Ese brillo que aparece cuando sabes quién eres, hacia
dónde vas y, sobre todo, cuando ya no necesitas pedir permiso para serlo.
Porque llega un momento en la vida en el que dejas de intentar convertirte en
quien los demás esperan que seas. Has pasado por demasiadas cosas como para
volver a eso.
Has conocido tus propios infiernos. Has tropezado, te has
levantado, te has equivocado y has aprendido a caminar por lugares en los que
antes ni siquiera sabías si serías capaz de sobrevivir. Todo eso te ha
convertido en alguien más fuerte, más consciente y, sobre todo, más capaz de
adaptarse cuando llega el invierno.
Porque los inviernos siempre llegan.
Hay temporadas en las que todo parece irse a la mierda.

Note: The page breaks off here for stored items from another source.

Source: an optimization exercise on an open RTL-to-GDS flow (aim: small area, a short achievable clock period and few clock cycles). Production flows keep margins and buffers that such runs may drop. At most, simulation tests tie the RTL to the original design; equivalence was not proved. Power is estimated from default activity; no workload was simulated.

== job 9384 ==
==> module sctp_enc, before the edit <==
module sctp_enc (
    input  wire        clk,
    input  wire        rst,
    input  wire        cmd_valid,
    output wire        cmd_ready,
    input  wire [3:0]  cmd_op,
    input  wire [63:0] cmd_arg,
    input  wire [3:0]  cmd_cnt,
    input  wire        cmd_last,
    output wire        out_valid,
    input  wire        out_ready,
    output wire [63:0] out_data,
    output wire [3:0]  out_cnt,
    output wire        out_last,
    output wire        out_fault
);
    reg [143:0] A;           
    reg [4:0]   k;           
    reg         last_pend;   
    reg         fault_pend;  
    reg         faulted;     
    reg         ev;          
    reg  [87:0] eS;          
    reg         e_leb;       
    reg  [3:0]  enb;         
    reg         elast;       
    reg         efault;      
    reg         ov;          
    reg         ol;          
    reg         rfree;       
    reg         rtake;       
    reg         rx;          
    reg  [2:0]  off;         
    assign out_valid = ov;
    assign out_last  = ol;
    assign out_cnt   = {!ol | k[3], k[2:0] & {3{ol}}};
    assign out_data  = A[63:0];
    assign out_fault = fault_pend;
    wire take = ov && out_ready;
    wire merge = ev && (rfree || (rtake && out_ready));
    assign cmd_ready = rx || (rtake && out_ready);
    wire accept = cmd_valid && cmd_ready;
    wire [3:0]  op = cmd_op;
    wire [63:0] a  = cmd_arg;
    wire big      = (a[63:4] != 60'd0) || (a[3:0] == 4'hF);    
    wire is_data  = (op == 4'd14);
    wire is_sleb  = (op == 4'd9);
    wire leb_op   = (op == 4'd8) || is_sleb || (op == 4'd13);
    wire is_fix   = !op[3] || (op[3:1] == 3'b101);
    wire bad_short = (op == 4'd12) && (a[7:4] != 4'd0);
    reg [8:0] cu, cs;
    integer m;
    always @(*) begin
        for (m = 0; m < 9; m = m + 1) begin
            cu[m] = |(a >> (7*m + 7));
            cs[m] = a[63] ? !(&(a >> (7*m + 6) | ~({64{1'b1}} >> (7*m + 6))))
                          : |(a >> (7*m + 6));
        end
    end
    wire [8:0] c = is_sleb ? cs : cu;
    reg [3:0] hi;
    always @(*) begin
        if (op == 4'd12 || (op == 4'd13 && !big)) hi = a[3:0];
        else if (op == 4'd13)                     hi = 4'hF;
        else                                      hi = 4'h0;
    end
    reg [87:0] S;
    integer i;
    always @(*) begin
        S[7:0] = is_data ? a[7:0] : {hi, op};
        for (i = 1; i < 9; i = i + 1) begin
            if (leb_op)                S[8*i +: 8] = {c[i-1], a[7*(i-1) +: 7]};
            else if (is_data && i < 8) S[8*i +: 8] = a[8*i +: 8];
            else                       S[8*i +: 8] = a[8*(i-1) +: 8];
        end
        S[79:72] = {c[8], a[62:56]};
        S[87:80] = {1'b0, {6{is_sleb & a[63]}}, a[63]};
    end
    wire leb = !faulted && ((op == 4'd8) || is_sleb || (op == 4'd13 && big));
    reg [3:0] nb;
    always @(*) begin
        if (faulted || bad_short)  nb = 4'd0;
        else if (is_data)          nb = cmd_cnt[3] ? 4'd8 : cmd_cnt;
        else if (is_fix) begin
            case ({op[3], op[2:0]})
                4'b0000, 4'b0001: nb = 4'd2;
                4'b0010, 4'b0011: nb = 4'd3;
                4'b0100, 4'b0101,
                4'b1010:          nb = 4'd5;
                default:          nb = 4'd9;
            endcase
        end else                   nb = 4'd1;
    end
    wire [8:0] ec = {eS[79], eS[71], eS[63], eS[55], eS[47], eS[39], eS[31], eS[23], eS[15]};
    wire [3:0] ecnt = {ec[7], ec[3] & !ec[7], (ec[1] & !ec[3]) | (ec[5] & !ec[7]),
                       (ec[0] & !ec[1]) | (ec[2] & !ec[3]) | (ec[4] & !ec[5]) | (ec[6] & !ec[7]) | ec[8]};
    wire [3:0] en = e_leb ? ecnt + 4'd2 : enb;
    wire [95:0]  sh1 = off[0] ? {eS, eS[7:0]}   : {eS[87:80], eS};
    wire [111:0] sh2 = off[1] ? {sh1, sh1[15:0]} : {sh1[95:80], sh1};
    wire [143:0] sh  = off[2] ? {sh2, sh2[31:0]} : {sh2[111:80], sh2};
    reg [4:0] nk;
    reg       nlp, nev;
    always @(*) begin
        nk  = k;
        nlp = last_pend;
        nev = cmd_ready ? cmd_valid : ev;
        if (merge) begin
            nk  = {2'b00, off} + {1'b0, en};
            nlp = elast;
        end else if (take) begin
            if (ol) begin
                nk  = 5'd0;
                nlp = 1'b0;
            end else begin
                nk  = k - 5'd8;
            end
        end
    end
    wire nle8 = !nk[4] && (!nk[3] || nk[2:0] == 3'd0);
    integer j;
    always @(posedge clk) begin
        for (j = 0; j < 18; j = j + 1) begin
            if (merge && j >= off)
                A[8*j +: 8] <= sh[8*j +: 8];
            else if (take && j < 10)
                A[8*j +: 8] <= A[8*j + 64 +: 8];
        end
        if (merge && elast)
            fault_pend <= efault;
        if (cmd_ready) begin
            eS     <= S;
            e_leb  <= leb;
            enb    <= nb;
            elast  <= cmd_last;
            efault <= faulted || bad_short;
        end
        if (rst) begin
            k         <= 5'd0;
            last_pend <= 1'b0;
            faulted   <= 1'b0;
            ev        <= 1'b0;
            ov        <= 1'b0;
            ol        <= 1'b0;
            rfree     <= 1'b1;
            rtake     <= 1'b0;
            rx        <= 1'b1;
            off       <= 3'd0;
        end else begin
            if (accept)
                faulted <= !cmd_last && (faulted || bad_short);
            ev        <= nev;
            k         <= nk;
            last_pend <= nlp;
            ov        <= nk[4] || nk[3] || nlp;
            ol        <= nlp && nle8;
            rfree     <= !nlp && !nk[4] && !nk[3];
            rtake     <= (!nlp && !nk[4] && nk[3]) || (nlp && nle8);
            rx        <= !nev || (!nlp && !nk[4] && !nk[3]);
            off       <= nlp ? 3'd0 : nk[2:0];
        end
    end
endmodule
clock: 4.5 ns
lec_check: 0
cap_margin: 20
core_margin: 2
core_utilization: 40
setup_slack_margin: 2.0
slew_margin: 20
standard.sh (not shown) runs the stock make flow with config.mk's settings and CLKGATE_MAP_FILE= SYNTH_SCRIPT=/design/flow/synth_recipe.tcl, a recipe that flattens the netlist after the stock synthesis.
==> flow/flow/run.sh <==
#!/bin/bash
# Standard ORFS flow, with the ports buffered by buf_1 cells and the clock
# tree built without dummy loads.
export BUFFER_PORTS_ARGS="-buffer_cell sky130_fd_sc_hd__buf_1"
export CTS_ARGS="-sink_clustering_enable -repair_clock_nets -dont_use_dummy_load -sink_clustering_size 28 -sink_clustering_max_diameter 70"
bash standard.sh > standard.log 2>&1
Testbench counts of job 9384, summed over its fixed seeds: cycles 15,241.
For job 2916, these inputs were changed with respect to job 9384:
diff --git a/flow/design.v b/flow/design.v
--- a/flow/design.v
+++ b/flow/design.v
@@ -99,23 +99,47 @@
     wire [111:0] sh2 = off[1] ? {sh1, sh1[15:0]} : {sh1[95:80], sh1};
     wire [143:0] sh  = off[2] ? {sh2, sh2[31:0]} : {sh2[111:80], sh2};
+    wire [4:0] m_k    = {2'b00, off} + {1'b0, en};
+    wire       m_ge8  = m_k[4] || m_k[3];
+    wire       m_le8  = !m_k[4] && (!m_k[3] || m_k[2:0] == 3'd0);
+    wire       t_ge8  = k[4];
+    wire       t_le8  = !k[4] || (k[3:0] == 4'd0);
     reg [4:0] nk;
-    reg       nlp, nev;
+    reg [2:0] noff;
+    reg       nlp, nov, nol, nfree, ntake;
+    wire      nev = cmd_ready ? cmd_valid : ev;
     always @(*) begin
-        nk  = k;
-        nlp = last_pend;
-        nev = cmd_ready ? cmd_valid : ev;
+        nk    = k;
+        noff  = off;
+        nlp   = last_pend;
+        nov   = ov;
+        nol   = ol;
+        nfree = rfree;
+        ntake = rtake;
         if (merge) begin
-            nk  = {2'b00, off} + {1'b0, en};
-            nlp = elast;
+            nk    = m_k;
+            noff  = elast ? 3'd0 : m_k[2:0];
+            nlp   = elast;
+            nov   = m_ge8 || elast;
+            nol   = elast && m_le8;
+            nfree = !elast && !m_ge8;
+            ntake = elast ? m_le8 : (m_ge8 && !m_k[4]);
         end else if (take) begin
             if (ol) begin
-                nk  = 5'd0;
-                nlp = 1'b0;
+                nk    = 5'd0;
+                noff  = 3'd0;
+                nlp   = 1'b0;
+                nov   = 1'b0;
+                nol   = 1'b0;
+                nfree = 1'b1;
+                ntake = 1'b0;
             end else begin
-                nk  = k - 5'd8;
+                nk    = k - 5'd8;
+                nov   = t_ge8 || last_pend;
+                nol   = last_pend && t_le8;
+                nfree = !last_pend && !t_ge8;
+                ntake = last_pend ? t_le8 : t_ge8;
             end
         end
     end
-    wire nle8 = !nk[4] && (!nk[3] || nk[2:0] == 3'd0);
     integer j;
     always @(posedge clk) begin
@@ -128,5 +152,5 @@
         if (merge && elast)
             fault_pend <= efault;
-        if (cmd_ready) begin
+        if (!ev || merge) begin
             eS     <= S;
             e_leb  <= leb;
@@ -152,10 +176,10 @@
             k         <= nk;
             last_pend <= nlp;
-            ov        <= nk[4] || nk[3] || nlp;
-            ol        <= nlp && nle8;
-            rfree     <= !nlp && !nk[4] && !nk[3];
-            rtake     <= (!nlp && !nk[4] && nk[3]) || (nlp && nle8);
-            rx        <= !nev || (!nlp && !nk[4] && !nk[3]);
-            off       <= nlp ? 3'd0 : nk[2:0];
+            ov        <= nov;
+            ol        <= nol;
+            rfree     <= nfree;
+            rtake     <= ntake;
+            rx        <= !nev || nfree;
+            off       <= noff;
         end
     end
Findings:
- Job 2916 reached the end of the flow, and the finished layout is clean on the timing, DRC and antenna checks.
- The power consumed by the clock network reported for job 2916 is smaller than that of job 9384 by about 7%.
- NOTE: synthesized cell count in job 2916 exceeds that of job 9384
- Job 9384 → job 2916: via count went up, aggregate routed wire length has increased, detailed-route vias per instance went up, total power decreased about 36%, first-pass GRT wire length saw an increase.
- Placed instance area was lower in job 9384 than in job 2916.
No functional check of the RTL was part of job 2916.

[what the ideal ports hide]
How much do the figures lean on ideal ports? The routed layouts below were timed once more, with nothing changed but the port constraints. Step 1 assumes that a clkbuf_16 drives the clock port and a buf_2 every other input. Step 2 times the ports against the registers' clock, not the clock port: input delays grow and output delays shrink by t, the midpoint of the rising clock arrivals with the driver on. Slacks: no drivers / after step 1 / after step 2; pairs: no drivers / after step 1.
| run | t, ns | setup slack, ns | worst setup path at the end | worst slew at a driven data input, ns |
|---|---|---|---|---|
| job 9384 | 0.539 | 1.979 / 1.979 / 1.515 | input to register | 0.06 |
| job 2916 | 0.535 | 1.742 / 1.742 / 1.546 | input to register | 0.04 |
After both steps setup and hold are still met in every run listed. The setup slack of job 9384, which loses most, moves by 0.000 ns with the drivers and by -0.464 ns with both steps.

Planes que se rompen, personas que desaparecen, caminos que dejan de tener
sentido y versiones de ti mismo que ya no encajan con la vida que tienes
delante.
Y entonces toca hacer lo que siempre has hecho: Seguir. No
porque seas invencible, sino porque ya sabes que puedes atravesar la tormenta.
Porque los infiernos que has recorrido no son una condena, son el aprendizaje que te permite distinguir lo importante de la decoración; lo que merece la pena de lo que simplemente ocupa espacio. Las batallas que tienes que librar, de aquellas que ya no merecen ni una bala.